Initial electron-density maps. (a) Initial experimental histogram-matched density-modified electron-density map calculated in SOLOMON (Abrahams & Leslie, 1996 ▶). (b) Histogram-matched and NCS-averaged density-modified (1500 cycles) electron-density map calculated in DM (Cowtan, 1994 ▶). (c) Final simulated-annealed σ_A-weighted 2mF _o − DF _c electron-density map. The final refined model of ZEBOV GPΔmuc_312–463Δtm–SeMet Fab KZ52 (PDB code 3csy) is superimposed onto each of the electron-density maps. All electron-density maps are contoured at 1σ.

Figure 7

Flowchart of the cross-phasing model-building procedure.

Figure 8

B-value-sharpened electron-density maps. B-value sharpening reveals additional side-chain electron-density features.
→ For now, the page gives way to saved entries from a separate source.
## src/command_centroid_selector_dwell_assert.svh

```systemverilog
// ----------------------------------------------------------------------------
// Assertion macros for the command centroid selector
// Shared property forms used by the checks at the end of the top level.
// ----------------------------------------------------------------------------
`ifndef COMMAND_CENTROID_SELECTOR_DWELL_ASSERT_SVH
`define COMMAND_CENTROID_SELECTOR_DWELL_ASSERT_SVH

// Same-cycle implication, held off during reset
`define CCSD_ASSERT_IMPLY(lbl, clk, rst, ante, cons) \
  lbl: assert property (@(posedge clk) disable iff (rst) (ante) |-> (cons)) \
    else $error("ccsd: same-cycle check failed");

// Next-cycle implication, held off during reset
`define CCSD_ASSERT_NEXT(lbl, clk, rst, ante, cons) \
  lbl: assert property (@(posedge clk) disable iff (rst) (ante) |=> (cons)) \
    else $error("ccsd: next-cycle check failed");

`endif

```

## src/ccsd_pkg.sv

```systemverilog
// ----------------------------------------------------------------------------
// ccsd_pkg
// Types, constants and the centroid set of the command centroid selector.
// ----------------------------------------------------------------------------
package ccsd_pkg;

  // Field widths
  localparam int unsigned ENV_W     = 6;
  localparam int unsigned CMD_W     = 16;
  localparam int unsigned IDX_W     = 4;
  localparam int unsigned DWELL_W   = 8;
  localparam int unsigned YAW_W     = 16;
  localparam int unsigned CFG_W     = 16;
  localparam int unsigned CFG_IDX_W = 1;
  // (ex^2 + ey^2) << 16 plus weight * ew^2 stays below 2^50
  localparam int unsigned COST_W    = 50;

  localparam int unsigned MAX_CENTROIDS = 16;

  // Register indexes
  localparam logic [CFG_IDX_W-1:0] CFG_YAW_GAIN    = 1'd0;
  localparam logic [CFG_IDX_W-1:0] CFG_DWELL_LIMIT = 1'd1;

  // Register reset values
  localparam logic [YAW_W-1:0]   YAW_GAIN_RST    = 16'd13107;
  localparam logic [DWELL_W-1:0] DWELL_LIMIT_RST = 8'd3;

  // Centroid triples (vx, vy, wz), Q4.12; entries past the twelfth are zero
  localparam logic signed [CMD_W-1:0] CENTROIDS [0:MAX_CENTROIDS*3-1] = '{
    16'sd4,     -16'sd8,    -16'sd41,
    16'sd1851,  16'sd905,   16'sd1446,
    16'sd5243,  -16'sd524,  16'sd356,
    16'sd1753,  -16'sd106,  -16'sd1909,
    -16'sd889,  16'sd6623,  16'sd238,
    -16'sd6038, 16'sd315,   16'sd344,
    -16'sd1556, -16'sd4407, 16'sd20,
    -16'sd1229, -16'sd6889, -16'sd913,
    16'sd315,   16'sd561,   16'sd16757,
    16'sd393,   -16'sd618,  -16'sd15843,
    16'sd217,   16'sd643,   -16'sd1307,
    16'sd3031,  -16'sd500,  16'sd823,
    16'sd0,     16'sd0,     16'sd0,
    16'sd0,     16'sd0,     16'sd0,
    16'sd0,     16'sd0,     16'sd0,
    16'sd0,     16'sd0,     16'sd0
  };

  // Input beat
  typedef struct packed {
    logic        [ENV_W-1:0] env_index;
    logic signed [CMD_W-1:0] cmd_vx;
    logic signed [CMD_W-1:0] cmd_vy;
    logic signed [CMD_W-1:0] cmd_wz;
  } cmd_t;

  // Result beat
  typedef struct packed {
    logic [IDX_W-1:0]   active_index;
    logic [IDX_W-1:0]   wanted_index;
    logic               switched;
    logic [DWELL_W-1:0] dwell_now;
  } res_t;

  // Per-environment selector record
  typedef struct packed {
    logic [IDX_W-1:0]   active;
    logic [IDX_W-1:0]   pending;
    logic [DWELL_W-1:0] dwell;
  } env_rec_t;

  // Running best handed from cell to cell
  typedef struct packed {
    logic              vld;
    logic [COST_W-1:0] cost;
    logic [IDX_W-1:0]  idx;
  } best_t;

  typedef enum logic [1:0] {
    ST_CLEAR,
    ST_IDLE,
    ST_RUN,
    ST_UPD
  } state_t;

endpackage

```

## src/ccsd_cell.sv

```systemverilog
// ----------------------------------------------------------------------------
// ccsd_cell
// One centroid: a three-stage cost pipeline and a compare stage that takes
// the running best from the left neighbor and hands it on to the right.
// ----------------------------------------------------------------------------
module ccsd_cell #(
  parameter int unsigned IDX = 0
) (
  input  logic                         clk,
  input  logic                         rst,
  input  ccsd_pkg::cmd_t               cmd,
  input  logic [ccsd_pkg::YAW_W-1:0]   yaw_gain,
  input  ccsd_pkg::best_t              best_in,
  output ccsd_pkg::best_t              best_out
);

  localparam logic signed [ccsd_pkg::CMD_W-1:0] CX = ccsd_pkg::CENTROIDS[IDX*3];
  localparam logic signed [ccsd_pkg::CMD_W-1:0] CY = ccsd_pkg::CENTROIDS[IDX*3+1];
  localparam logic signed [ccsd_pkg::CMD_W-1:0] CW = ccsd_pkg::CENTROIDS[IDX*3+2];
  localparam logic [ccsd_pkg::IDX_W-1:0] MY_IDX = ccsd_pkg::IDX_W'(IDX);

  logic signed [ccsd_pkg::CMD_W:0] ex, ey, ew;
  logic [ccsd_pkg::CMD_W-1:0]      mx, my, mw;
  logic [31:0]                     sx, sy, sw;
  logic [32:0]                     sxy;
  logic [47:0]                     wp;
  logic [ccsd_pkg::COST_W-1:0]     cost;
  logic                            vld;
  logic [ccsd_pkg::COST_W-1:0]     run_cost;
  logic [ccsd_pkg::IDX_W-1:0]      best_idx;

  // Errors as 17-bit differences, magnitudes fit 16 bits
  always_comb begin
    ex = {CX[ccsd_pkg::CMD_W-1], CX} - {cmd.cmd_vx[ccsd_pkg::CMD_W-1], cmd.cmd_vx};
    ey = {CY[ccsd_pkg::CMD_W-1], CY} - {cmd.cmd_vy[ccsd_pkg::CMD_W-1], cmd.cmd_vy};
    ew = {CW[ccsd_pkg::CMD_W-1], CW} - {cmd.cmd_wz[ccsd_pkg::CMD_W-1], cmd.cmd_wz};
    mx = ex[ccsd_pkg::CMD_W] ? ccsd_pkg::CMD_W'(-ex) : ex[ccsd_pkg::CMD_W-1:0];
    my = ey[ccsd_pkg::CMD_W] ? ccsd_pkg::CMD_W'(-ey) : ey[ccsd_pkg::CMD_W-1:0];
    mw = ew[ccsd_pkg::CMD_W] ? ccsd_pkg::CMD_W'(-ew) : ew[ccsd_pkg::CMD_W-1:0];
  end

  // Cost pipeline: squares, then weight product and x/y sum, then final sum
  always_ff @(posedge clk) begin
    sx   <= 32'(mx) * 32'(mx);
    sy   <= 32'(my) * 32'(my);
    sw   <= 32'(mw) * 32'(mw);
    sxy  <= 33'(sx) + 33'(sy);
    wp   <= 48'(yaw_gain) * 48'(sw);
    cost <= ccsd_pkg::COST_W'({sxy, 16'd0}) + ccsd_pkg::COST_W'(wp);
  end

  // Compare stage: strictly smaller cost takes over, so lower index wins ties
  always_ff @(posedge clk) begin
    if (rst) begin
      vld <= 1'b0;
    end else begin
      vld <= best_in.vld;
    end
  end

  always_ff @(posedge clk) begin
    if (best_in.vld) begin
      if (cost < best_in.cost) begin
        run_cost <= cost;
        best_idx <= MY_IDX;
      end else begin
        run_cost <= best_in.cost;
        best_idx <= best_in.idx;
      end
    end
  end

  assign best_out.vld  = vld;
  assign best_out.cost = run_cost;
  assign best_out.idx  = best_idx;

endmodule

```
A series of B-value-sharpened electron-density maps (B _sharp = −50, −75, −100, −150 and −200 Ų) were generated in FFT. For comparison, the initial density-modified (DM) and final σ_A-weighted 2mF _o − DF _c electron-density maps are shown. All electron-density maps are superimposed with the final refined ZEBOV T42V/T230V GPΔmuc_312–463Δtm–SeMet Fab KZ52 coordinates (PDB code 3csy). The B _sharp = −75 Ų and B _sharp = −100 Ų electron-density maps were used to assist with model building, as these maps have improved side-chain densities and minimal background noise.

Figure 9

Structure of ZEBOV T42V/T230V GPΔmuc_312–463Δtm-SeMet Fab KZ52. The molecular surface of the ZEBOV T42V/T230V GPΔmuc_312–463Δtm-SeMet Fab KZ52 trimer is viewed from its side. Three lobes of GP1 (shades of blue) form a chalice and three GP2 subunits (white) wrap around GP1, forming a cradle. The three molecules of Fab KZ52 are depicted as yellow ribbons. This figure was adapted from the cover illustration in Lee et al. (2008 ▶).

Figure 10

Flowchart of suggested tactics and strategies for tackling a challenging new viral or human glycoprotein.